» Information given
From an optimization exercise on the open Yosys and OpenROAD flow, aimed at small area, a short achievable clock period and few clock cycles per item; shortcuts taken in it are not production practice.
In this exercise RTL edits were held to simulation tests only and were not proved equivalent to the original.

==> 10-01: inputs <==
## dc_rs_decoder
module dc_rs_decoder (
  input  wire         clk,
  input  wire         rst,           
  input  wire         in_valid,
  output wire         in_ready,
  input  wire [159:0] in_sym,        
  input  wire         in_mark_a_vld,
  input  wire [4:0]   in_mark_a,
  input  wire         in_mark_b_vld,
  input  wire [4:0]   in_mark_b,
  output reg          out_valid,
  input  wire         out_ready,
  output reg  [127:0] out_data,      
  output reg  [1:0]   out_status,    
  output reg  [19:0]  out_changed,
  output reg          out_unmarked_vld,
  output reg  [4:0]   out_unmarked,
  output reg  [31:0]  out_synd
);
Settings: LEC_CHECK=0, ABC_AREA=1, CAP_MARGIN=20, CORE_MARGIN=2, CORE_UTILIZATION=40, PLACE_DENSITY=0.6, SLEW_MARGIN=20; clock period 22.0 ns.
run.sh (not shown) runs the stock make flow with config.mk's settings and CLKGATE_MAP_FILE= SYNTH_SCRIPT=/design/flow/synth_recipe.tcl, a recipe that flattens the netlist after the stock synthesis.
==> 03-27: changes against 10-01 <==
--- a/flow/design.v
+++ b/flow/design.v
@@ -1,9 +1,42 @@
 module rs_stage_a (
   input  wire [159:0] sym,
-  output wire [31:0]  synd
+  input  wire         va,
+  input  wire [4:0]   ma,
+  input  wire         vb,
+  input  wire [4:0]   mb,
+  output wire [31:0]  synd,
+  output wire [7:0]   l1,
+  output wire [7:0]   l2,
+  output wire [7:0]   lx
 );
+  function [7:0] chip_loc;
+    input [4:0] x;
+    begin
+      chip_loc[0] = (x == 5'd1) | (x == 5'd5) | (x == 5'd6) | (x == 5'd7) | (x == 5'd11) | (x == 5'd19);
+      chip_loc[1] = (x == 5'd0) | (x == 5'd4) | (x == 5'd5) | (x == 5'd6) | (x == 5'd10) | (x == 5'd18);
+      chip_loc[2] = (x == 5'd1) | (x == 5'd3) | (x == 5'd4) | (x == 5'd6) | (x == 5'd7) | (x == 5'd9) | (x == 5'd11) | (x == 5'd17);
+      chip_loc[3] = (x == 5'd0) | (x == 5'd1) | (x == 5'd2) | (x == 5'd3) | (x == 5'd7) | (x == 5'd8) | (x == 5'd10) | (x == 5'd11) | (x == 5'd16);
+      chip_loc[4] = (x == 5'd0) | (x == 5'd2) | (x == 5'd5) | (x == 5'd9) | (x == 5'd10) | (x == 5'd11) | (x == 5'd15);
+      chip_loc[5] = (x == 5'd1) | (x == 5'd4) | (x == 5'd8) | (x == 5'd9) | (x == 5'd10) | (x == 5'd14);
+      chip_loc[6] = (x == 5'd0) | (x == 5'd3) | (x == 5'd7) | (x == 5'd8) | (x == 5'd9) | (x == 5'd13);
+      chip_loc[7] = (x == 5'd2) | (x == 5'd6) | (x == 5'd7) | (x == 5'd8) | (x == 5'd12);
+    end
+  endfunction
+  function [7:0] lam2_of;
+    input [5:0] x;
+    begin
+      lam2_of[0] = (x == 6'd2) | (x == 6'd5) | (x == 6'd6) | (x == 6'd13) | (x == 6'd14) | (x == 6'd15) | (x == 6'd17) | (x == 6'd20) | (x == 6'd24) | (x == 6'd25) | (x == 6'd26) | (x == 6'd30) | (x == 6'd38);
+      lam2_of[1] = (x == 6'd1) | (x == 6'd4) | (x == 6'd5) | (x == 6'd12) | (x == 6'd13) | (x == 6'd14) | (x == 6'd16) | (x == 6'd19) | (x == 6'd23) | (x == 6'd24) | (x == 6'd25) | (x == 6'd29) | (x == 6'd37);
+      lam2_of[2] = (x == 6'd0) | (x == 6'd2) | (x == 6'd3) | (x == 6'd4) | (x == 6'd5) | (x == 6'd6) | (x == 6'd11) | (x == 6'd12) | (x == 6'd14) | (x == 6'd17) | (x == 6'd18) | (x == 6'd20) | (x == 6'd22) | (x == 6'd23) | (x == 6'd25) | (x == 6'd26) | (x == 6'd28) | (x == 6'd30) | (x == 6'd36);
+      lam2_of[3] = (x == 6'd1) | (x == 6'd3) | (x == 6'd4) | (x == 6'd6) | (x == 6'd10) | (x == 6'd11) | (x == 6'd14) | (x == 6'd15) | (x == 6'd16) | (x == 6'd19) | (x == 6'd20) | (x == 6'd21) | (x == 6'd22) | (x == 6'd26) | (x == 6'd27) | (x == 6'd29) | (x == 6'd30) | (x == 6'd35);
+      lam2_of[4] = (x == 6'd0) | (x == 6'd3) | (x == 6'd6) | (x == 6'd9) | (x == 6'd10) | (x == 6'd17) | (x == 6'd18) | (x == 6'd19) | (x == 6'd21) | (x == 6'd24) | (x == 6'd28) | (x == 6'd29) | (x == 6'd30) | (x == 6'd34);
+      lam2_of[5] = (x == 6'd2) | (x == 6'd5) | (x == 6'd8) | (x == 6'd9) | (x == 6'd16) | (x == 6'd17) | (x == 6'd18) | (x == 6'd20) | (x == 6'd23) | (x == 6'd27) | (x == 6'd28) | (x == 6'd29) | (x == 6'd33);
+      lam2_of[6] = (x == 6'd1) | (x == 6'd4) | (x == 6'd7) | (x == 6'd8) | (x == 6'd15) | (x == 6'd16) | (x == 6'd17) | (x == 6'd19) | (x == 6'd22) | (x == 6'd26) | (x == 6'd27) | (x == 6'd28) | (x == 6'd32);
+      lam2_of[7] = (x == 6'd0) | (x == 6'd3) | (x == 6'd6) | (x == 6'd7) | (x == 6'd14) | (x == 6'd15) | (x == 6'd16) | (x == 6'd18) | (x == 6'd21) | (x == 6'd25) | (x == 6'd26) | (x == 6'd27) | (x == 6'd31);
+    end
+  endfunction
   wire t160 = sym[5] ^ sym[14];
   wire t161 = sym[4] ^ sym[15];
   wire t162 = sym[22] ^ sym[74];
   wire t163 = sym[44] ^ sym[110];
   wire t164 = sym[0] ^ sym[3];
@@ -829,17 +862,26 @@
   wire t953 = t949 ^ t950;
   wire t954 = t951 ^ t467;
   wire t955 = t952 ^ t953;
   wire t956 = t954 ^ t955;
   assign synd[31] = t956;
+  wire       e2 = va & vb;
+  wire [7:0] xa = chip_loc(ma);
+  wire [7:0] xb = chip_loc(mb);
+  assign l1 = e2 ? (xa ^ xb) : (va ? xa : xb);
+  assign l2 = lam2_of({1'b0, ma} + {1'b0, mb});
+  assign lx = e2 ? xb : l1;
 endmodule
 module rs_stage_b1 (
   input  wire [31:0]  synd,
   input  wire         va,
   input  wire [4:0]   ma,
   input  wire         vb,
   input  wire [4:0]   mb,
+  input  wire [7:0]   l1,
+  input  wire [7:0]   l2,
+  input  wire [7:0]   lx,
   output wire [1:0]   status,
   output wire         en_p,      
   output wire         corr,      
   output wire [4:0]   p,
   output wire [7:0]   q,
@@ -873,23 +915,10 @@
       gf_sqr[5] = a[5];
       gf_sqr[6] = a[3] ^ a[5] ^ a[6];
       gf_sqr[7] = a[6];
     end
   endfunction
-  function [7:0] chip_loc;
-    input [4:0] x;
-    begin
-      chip_loc[0] = (x == 5'd1) | (x == 5'd5) | (x == 5'd6) | (x == 5'd7) | (x == 5'd11) | (x == 5'd19);
-      chip_loc[1] = (x == 5'd0) | (x == 5'd4) | (x == 5'd5) | (x == 5'd6) | (x == 5'd10) | (x == 5'd18);
-      chip_loc[2] = (x == 5'd1) | (x == 5'd3) | (x == 5'd4) | (x == 5'd6) | (x == 5'd7) | (x == 5'd9) | (x == 5'd11) | (x == 5'd17);
-      chip_loc[3] = (x == 5'd0) | (x == 5'd1) | (x == 5'd2) | (x == 5'd3) | (x == 5'd7) | (x == 5'd8) | (x == 5'd10) | (x == 5'd11) | (x == 5'd16);
-      chip_loc[4] = (x == 5'd0) | (x == 5'd2) | (x == 5'd5) | (x == 5'd9) | (x == 5'd10) | (x == 5'd11) | (x == 5'd15);
-      chip_loc[5] = (x == 5'd1) | (x == 5'd4) | (x == 5'd8) | (x == 5'd9) | (x == 5'd10) | (x == 5'd14);
-      chip_loc[6] = (x == 5'd0) | (x == 5'd3) | (x == 5'd7) | (x == 5'd8) | (x == 5'd9) | (x == 5'd13);
-      chip_loc[7] = (x == 5'd2) | (x == 5'd6) | (x == 5'd7) | (x == 5'd8) | (x == 5'd12);
-    end
-  endfunction
   function [7:0] loc_inv;
     input [4:0] x;
     begin
       loc_inv[0] = (x == 5'd0) | (x == 5'd1) | (x == 5'd2) | (x == 5'd7) | (x == 5'd9) | (x == 5'd10) | (x == 5'd11) | (x == 5'd12) | (x == 5'd16) | (x == 5'd17) | (x == 5'd19);
       loc_inv[1] = (x == 5'd0) | (x == 5'd1) | (x == 5'd2) | (x == 5'd3) | (x == 5'd8) | (x == 5'd10) | (x == 5'd11) | (x == 5'd12) | (x == 5'd13) | (x == 5'd17) | (x == 5'd18);
@@ -899,23 +928,10 @@
       loc_inv[5] = (x == 5'd4) | (x == 5'd6) | (x == 5'd7) | (x == 5'd8) | (x == 5'd9) | (x == 5'd13) | (x == 5'd14) | (x == 5'd16);
       loc_inv[6] = (x == 5'd0) | (x == 5'd5) | (x == 5'd7) | (x == 5'd8) | (x == 5'd9) | (x == 5'd10) | (x == 5'd14) | (x == 5'd15) | (x == 5'd17);
       loc_inv[7] = (x == 5'd0) | (x == 5'd1) | (x == 5'd6) | (x == 5'd8) | (x == 5'd9) | (x == 5'd10) | (x == 5'd11) | (x == 5'd15) | (x == 5'd16) | (x == 5'd18);
     end
   endfunction
-  function [7:0] lam2_of;
-    input [5:0] x;
-    begin
-      lam2_of[0] = (x == 6'd2) | (x == 6'd5) | (x == 6'd6) | (x == 6'd13) | (x == 6'd14) | (x == 6'd15) | (x == 6'd17) | (x == 6'd20) | (x == 6'd24) | (x == 6'd25) | (x == 6'd26) | (x == 6'd30) | (x == 6'd38);
-      lam2_of[1] = (x == 6'd1) | (x == 6'd4) | (x == 6'd5) | (x == 6'd12) | (x == 6'd13) | (x == 6'd14) | (x == 6'd16) | (x == 6'd19) | (x == 6'd23) | (x == 6'd24) | (x == 6'd25) | (x == 6'd29) | (x == 6'd37);
-      lam2_of[2] = (x == 6'd0) | (x == 6'd2) | (x == 6'd3) | (x == 6'd4) | (x == 6'd5) | (x == 6'd6) | (x == 6'd11) | (x == 6'd12) | (x == 6'd14) | (x == 6'd17) | (x == 6'd18) | (x == 6'd20) | (x == 6'd22) | (x == 6'd23) | (x == 6'd25) | (x == 6'd26) | (x == 6'd28) | (x == 6'd30) | (x == 6'd36);
-      lam2_of[3] = (x == 6'd1) | (x == 6'd3) | (x == 6'd4) | (x == 6'd6) | (x == 6'd10) | (x == 6'd11) | (x == 6'd14) | (x == 6'd15) | (x == 6'd16) | (x == 6'd19) | (x == 6'd20) | (x == 6'd21) | (x == 6'd22) | (x == 6'd26) | (x == 6'd27) | (x == 6'd29) | (x == 6'd30) | (x == 6'd35);
-      lam2_of[4] = (x == 6'd0) | (x == 6'd3) | (x == 6'd6) | (x == 6'd9) | (x == 6'd10) | (x == 6'd17) | (x == 6'd18) | (x == 6'd19) | (x == 6'd21) | (x == 6'd24) | (x == 6'd28) | (x == 6'd29) | (x == 6'd30) | (x == 6'd34);
-      lam2_of[5] = (x == 6'd2) | (x == 6'd5) | (x == 6'd8) | (x == 6'd9) | (x == 6'd16) | (x == 6'd17) | (x == 6'd18) | (x == 6'd20) | (x == 6'd23) | (x == 6'd27) | (x == 6'd28) | (x == 6'd29) | (x == 6'd33);
-      lam2_of[6] = (x == 6'd1) | (x == 6'd4) | (x == 6'd7) | (x == 6'd8) | (x == 6'd15) | (x == 6'd16) | (x == 6'd17) | (x == 6'd19) | (x == 6'd22) | (x == 6'd26) | (x == 6'd27) | (x == 6'd28) | (x == 6'd32);
-      lam2_of[7] = (x == 6'd0) | (x == 6'd3) | (x == 6'd6) | (x == 6'd7) | (x == 6'd14) | (x == 6'd15) | (x == 6'd16) | (x == 6'd18) | (x == 6'd21) | (x == 6'd25) | (x == 6'd26) | (x == 6'd27) | (x == 6'd31);
-    end
-  endfunction
   function [7:0] zi_of;
     input [5:0] x;
     begin
       zi_of[0] = (x == 6'd46) | (x == 6'd47) | (x == 6'd49) | (x == 6'd50) | (x == 6'd51) | (x == 6'd53) | (x == 6'd56) | (x == 6'd57) | (x == 6'd60) | (x == 6'd63) | (x == 6'd2) | (x == 6'd3) | (x == 6'd5) | (x == 6'd6) | (x == 6'd9) | (x == 6'd10) | (x == 6'd12) | (x == 6'd16) | (x == 6'd19);
       zi_of[1] = (x == 6'd45) | (x == 6'd46) | (x == 6'd48) | (x == 6'd49) | (x == 6'd54) | (x == 6'd58) | (x == 6'd60) | (x == 6'd62) | (x == 6'd2) | (x == 6'd4) | (x == 6'd6) | (x == 6'd10) | (x == 6'd15) | (x == 6'd16) | (x == 6'd18) | (x == 6'd19);
@@ -932,15 +948,11 @@
   wire [7:0] s2 = synd[23:16];
   wire [7:0] s3 = synd[31:24];
   wire       e2 = va & vb;
   wire       e1 = va ^ vb;
   wire [4:0] m1 = va ? ma : mb;
-  wire [7:0] xa = chip_loc(ma);
-  wire [7:0] xb = chip_loc(mb);
-  wire [7:0] l1 = e2 ? (xa ^ xb) : chip_loc(m1);
-  wire [7:0] l2 = lam2_of({1'b0, ma} + {1'b0, mb});
-  wire [7:0] p10 = gf_mul(e2 ? xb : l1, s0);
+  wire [7:0] p10 = gf_mul(lx, s0);
   wire [7:0] p11 = gf_mul(l1, s1);
   wire [7:0] p12 = gf_mul(l1, s2);
   wire [7:0] p20 = gf_mul(l2, s0);
   wire [7:0] p21 = gf_mul(l2, s1);
   wire [7:0] fa = e2 ? (s2 ^ p11 ^ p20) : e1 ? (s1 ^ p10) : s0;
@@ -1007,24 +1019,22 @@
   assign corr   = ~clean & (ok | allz);
   assign en_p   = corr & ok;
   assign status = clean ? 2'd0 : corr ? 2'd1 : 2'd3;
 endmodule
 module rs_stage_b2 (
-  input  wire [127:0] dat,
   input  wire [7:0]   s0,
   input  wire         va,
   input  wire [4:0]   ma,
   input  wire         vb,
   input  wire [4:0]   mb,
-  input  wire         en_p,
-  input  wire         corr,
   input  wire [4:0]   p,
   input  wire [7:0]   q,
   input  wire [7:0]   f1,
   input  wire [7:0]   il,
-  output wire [127:0] data,
-  output wire [19:0]  changed
+  output wire [7:0]   yp,
+  output wire [7:0]   mag_a,
+  output wire [7:0]   mag_b
 );
   function [7:0] gf_mul;
     input [7:0] a;
     input [7:0] b;
     integer k;
@@ -1070,24 +1080,44 @@
   wire       e1 = va ^ vb;
   wire [4:0] m1 = va ? ma : mb;
   wire [7:0] w   = gf_mul(f1, zi_of({1'b0, m1} - {1'b0, p}));
   wire [7:0] g   = gf_mul(loc_inv(mb), zi_of({1'b0, mb} - {1'b0, p}));
   wire [7:0] yp2 = gf_mul(w, g);
-  wire [7:0] yp  = e2 ? yp2 : e1 ? w : s0;
+  assign yp = e2 ? yp2 : e1 ? w : s0;
   wire [7:0] ya2 = gf_mul(q ^ w, il);
   wire [7:0] y1  = s0 ^ yp;
-  wire [7:0] mag_a = e2 ? ya2 : y1;
-  wire [7:0] mag_b = e2 ? (y1 ^ ya2) : y1;
+  assign mag_a = e2 ? ya2 : y1;
+  assign mag_b = e2 ? (y1 ^ ya2) : y1;
+endmodule
+module rs_stage_b3 (
+  input  wire [127:0] dat,
+  input  wire         va,
+  input  wire [4:0]   ma,
+  input  wire         vb,
+  input  wire [4:0]   mb,
+  input  wire         en_p,
+  input  wire         corr,
+  input  wire [4:0]   p,
+  input  wire [7:0]   yp,
+  input  wire [7:0]   mag_a,
+  input  wire [7:0]   mag_b,
+  output wire [127:0] data,
+  output wire [19:0]  changed
+);
+  wire yp_nz = |yp;
+  wire ma_nz = |mag_a;
+  wire mb_nz = |mag_b;
   genvar c;
   generate
     for (c = 0; c < 20; c = c + 1) begin : g_chip
-      wire [7:0] err = ({8{en_p & (p == c)}} & yp) |
-                       ({8{corr & va & (ma == c)}} & mag_a) |
-                       ({8{corr & vb & (mb == c)}} & mag_b);
-      assign changed[c] = |err;
+      wire sel_p = en_p & (p == c);
+      wire sel_a = corr & va & (ma == c);
+      wire sel_b = corr & vb & (mb == c);
+      assign changed[c] = (sel_p & yp_nz) | (sel_a & ma_nz) | (sel_b & mb_nz);
       if (c < 16) begin : g_dat
-        assign data[8*c +: 8] = dat[8*c +: 8] ^ err;
+        assign data[8*c +: 8] = dat[8*c +: 8] ^ ({8{sel_p}} & yp) ^
+                                ({8{sel_a}} & mag_a) ^ ({8{sel_b}} & mag_b);
       end
     end
   endgenerate
 endmodule
 module dc_rs_decoder (
@@ -1100,28 +1130,34 @@
   input  wire [4:0]   in_mark_a,
   input  wire         in_mark_b_vld,
   input  wire [4:0]   in_mark_b,
   output reg          out_valid,
   input  wire         out_ready,
-  output reg  [127:0] out_data,      
-  output reg  [1:0]   out_status,    
-  output reg  [19:0]  out_changed,
-  output reg          out_unmarked_vld,
-  output reg  [4:0]   out_unmarked,
-  output reg  [31:0]  out_synd
+  output wire [127:0] out_data,      
+  output wire [1:0]   out_status,    
+  output wire [19:0]  out_changed,
+  output wire         out_unmarked_vld,
+  output wire [4:0]   out_unmarked,
+  output wire [31:0]  out_synd
 );
   reg  r1_valid, r2_valid, sk_valid;
   wire adv3 = !out_valid || out_ready;
   wire adv2 = !r2_valid || adv3;
   wire adv1 = !r1_valid || adv2;
   wire take = in_valid && !sk_valid;
   assign in_ready = !sk_valid;
-  wire [31:0]  a_synd;
-  rs_stage_a u_a (.sym (in_sym), .synd (a_synd));
-  wire [171:0] a_beat = {in_mark_b_vld, in_mark_b, in_mark_a_vld, in_mark_a,
+  wire [31:0] a_synd;
+  wire [7:0]  a_l1, a_l2, a_lx;
+  rs_stage_a u_a (
+    .sym (in_sym),
+    .va (in_mark_a_vld), .ma (in_mark_a), .vb (in_mark_b_vld), .mb (in_mark_b),
+    .synd (a_synd), .l1 (a_l1), .l2 (a_l2), .lx (a_lx)
+  );
+  wire [195:0] a_beat = {a_l1, a_l2, a_lx,
+                         in_mark_b_vld, in_mark_b, in_mark_a_vld, in_mark_a,
                          a_synd, in_sym[127:0]};
-  reg  [171:0] sk_beat;
+  reg  [195:0] sk_beat;
   always @(posedge clk) begin
     if (rst) begin
       sk_valid <= 1'b0;
     end else if (take && !adv1) begin
       sk_valid <= 1'b1;
@@ -1134,10 +1170,11 @@
       sk_beat <= a_beat;
     end
   end
   reg [127:0] r1_dat;
   reg [31:0]  r1_synd;
+  reg [7:0]   r1_l1, r1_l2, r1_lx;
   reg         r1_va, r1_vb;
   reg [4:0]   r1_ma, r1_mb;
   always @(posedge clk) begin
     if (rst) begin
       r1_valid <= 1'b0;
@@ -1145,20 +1182,22 @@
       r1_valid <= sk_valid || take;
     end
   end
   always @(posedge clk) begin
     if (adv1 && (sk_valid || take)) begin
-      {r1_vb, r1_mb, r1_va, r1_ma, r1_synd, r1_dat} <= sk_valid ? sk_beat : a_beat;
+      {r1_l1, r1_l2, r1_lx, r1_vb, r1_mb, r1_va, r1_ma, r1_synd, r1_dat} <=
+        sk_valid ? sk_beat : a_beat;
     end
   end
   wire [1:0] b1_status;
   wire       b1_en_p, b1_corr;
   wire [4:0] b1_p;
   wire [7:0] b1_q, b1_f1, b1_il;
   rs_stage_b1 u_b1 (
     .synd (r1_synd),
     .va (r1_va), .ma (r1_ma), .vb (r1_vb), .mb (r1_mb),
+    .l1 (r1_l1), .l2 (r1_l2), .lx (r1_lx),
     .status (b1_status), .en_p (b1_en_p), .corr (b1_corr), .p (b1_p),
     .q (b1_q), .f1 (b1_f1), .il (b1_il)
   );
   reg [127:0] r2_dat;
   reg [31:0]  r2_synd;
@@ -1187,32 +1226,53 @@
       r2_p      <= b1_p;
       r2_va     <= r1_va;  r2_ma <= r1_ma;
       r2_vb     <= r1_vb;  r2_mb <= r1_mb;
     end
   end
-  wire [127:0] b2_data;
-  wire [19:0]  b2_changed;
+  wire [7:0] b2_yp, b2_mag_a, b2_mag_b;
   rs_stage_b2 u_b2 (
-    .dat (r2_dat), .s0 (r2_synd[7:0]),
+    .s0 (r2_synd[7:0]),
     .va (r2_va), .ma (r2_ma), .vb (r2_vb), .mb (r2_mb),
-    .en_p (r2_en_p), .corr (r2_corr), .p (r2_p),
-    .q (r2_q), .f1 (r2_f1), .il (r2_il),
-    .data (b2_data), .changed (b2_changed)
+    .p (r2_p), .q (r2_q), .f1 (r2_f1), .il (r2_il),
+    .yp (b2_yp), .mag_a (b2_mag_a), .mag_b (b2_mag_b)
   );
+  reg [127:0] r3_dat;
+  reg [31:0]  r3_synd;
+  reg [7:0]   r3_yp, r3_mag_a, r3_mag_b;
+  reg [1:0]   r3_status;
+  reg         r3_en_p, r3_corr;
+  reg [4:0]   r3_p;
+  reg         r3_va, r3_vb;
+  reg [4:0]   r3_ma, r3_mb;
   always @(posedge clk) begin
     if (rst) begin
       out_valid <= 1'b0;
     end else if (adv3) begin
       out_valid <= r2_valid;
     end
   end
   always @(posedge clk) begin
     if (adv3 && r2_valid) begin
-      out_data         <= b2_data;
-      out_changed      <= b2_changed;
-      out_status       <= r2_status;
-      out_unmarked_vld <= r2_en_p;
-      out_unmarked     <= r2_p;
-      out_synd         <= r2_synd;
+      r3_dat    <= r2_dat;
+      r3_synd   <= r2_synd;
+      r3_yp     <= b2_yp;
+      r3_mag_a  <= b2_mag_a;
+      r3_mag_b  <= b2_mag_b;
+      r3_status <= r2_status;
+      r3_en_p   <= r2_en_p;  r3_corr <= r2_corr;
+      r3_p      <= r2_p;
+      r3_va     <= r2_va;  r3_ma <= r2_ma;
+      r3_vb     <= r2_vb;  r3_mb <= r2_mb;
     end
   end
+  rs_stage_b3 u_b3 (
+    .dat (r3_dat),
+    .va (r3_va), .ma (r3_ma), .vb (r3_vb), .mb (r3_mb),
+    .en_p (r3_en_p), .corr (r3_corr), .p (r3_p),
+    .yp (r3_yp), .mag_a (r3_mag_a), .mag_b (r3_mag_b),
+    .data (out_data), .changed (out_changed)
+  );
+  assign out_status       = r3_status;
+  assign out_unmarked_vld = r3_en_p;
+  assign out_unmarked     = r3_p;
+  assign out_synd         = r3_synd;
 endmodule
--- a/flow/config.mk
+++ b/flow/config.mk
@@ -6,8 +6,8 @@
 export NUM_CORES = 4
 export LEC_CHECK = 0
 export ABC_AREA = 1
 export CAP_MARGIN = 20
 export CORE_MARGIN = 2
-export CORE_UTILIZATION = 40
-export PLACE_DENSITY = 0.6
+export CORE_UTILIZATION = 60
+export PLACE_DENSITY = 0.75
 export SLEW_MARGIN = 20
==> 09-19: changes against 10-01 <==
--- a/flow/config.mk
+++ b/flow/config.mk
@@ -6,8 +6,8 @@
 export NUM_CORES = 4
 export LEC_CHECK = 0
 export ABC_AREA = 1
 export CAP_MARGIN = 20
 export CORE_MARGIN = 2
-export CORE_UTILIZATION = 40
-export PLACE_DENSITY = 0.6
+export CORE_UTILIZATION = 55
+export PLACE_DENSITY = 0.7
 export SLEW_MARGIN = 20
==> summary.txt <==
Mapped Area 64500 sq um; vias in the first global route 60.0k; Post-Synthesis Cells 8892; Clock transition at path regs 70 ps; layout cell share with drive strength beyond 1 5.01%; Final period util 43.2%; ant diodes 9; CP arrival 9900 ps; core footprint 116000 sq um; seq_cells 741; status finished clean
(the above is from 09-19)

» Goal of the exercise
Which of the lines in the material above contain "design"? Copy each one out.

» Answer to this problem
run.sh (not shown) runs the stock make flow with config.mk's settings and CLKGATE_MAP_FILE= SYNTH_SCRIPT=/design/flow/synth_recipe.tcl, a recipe that flattens the netlist after the stock synthesis.
--- a/flow/design.v
+++ b/flow/design.v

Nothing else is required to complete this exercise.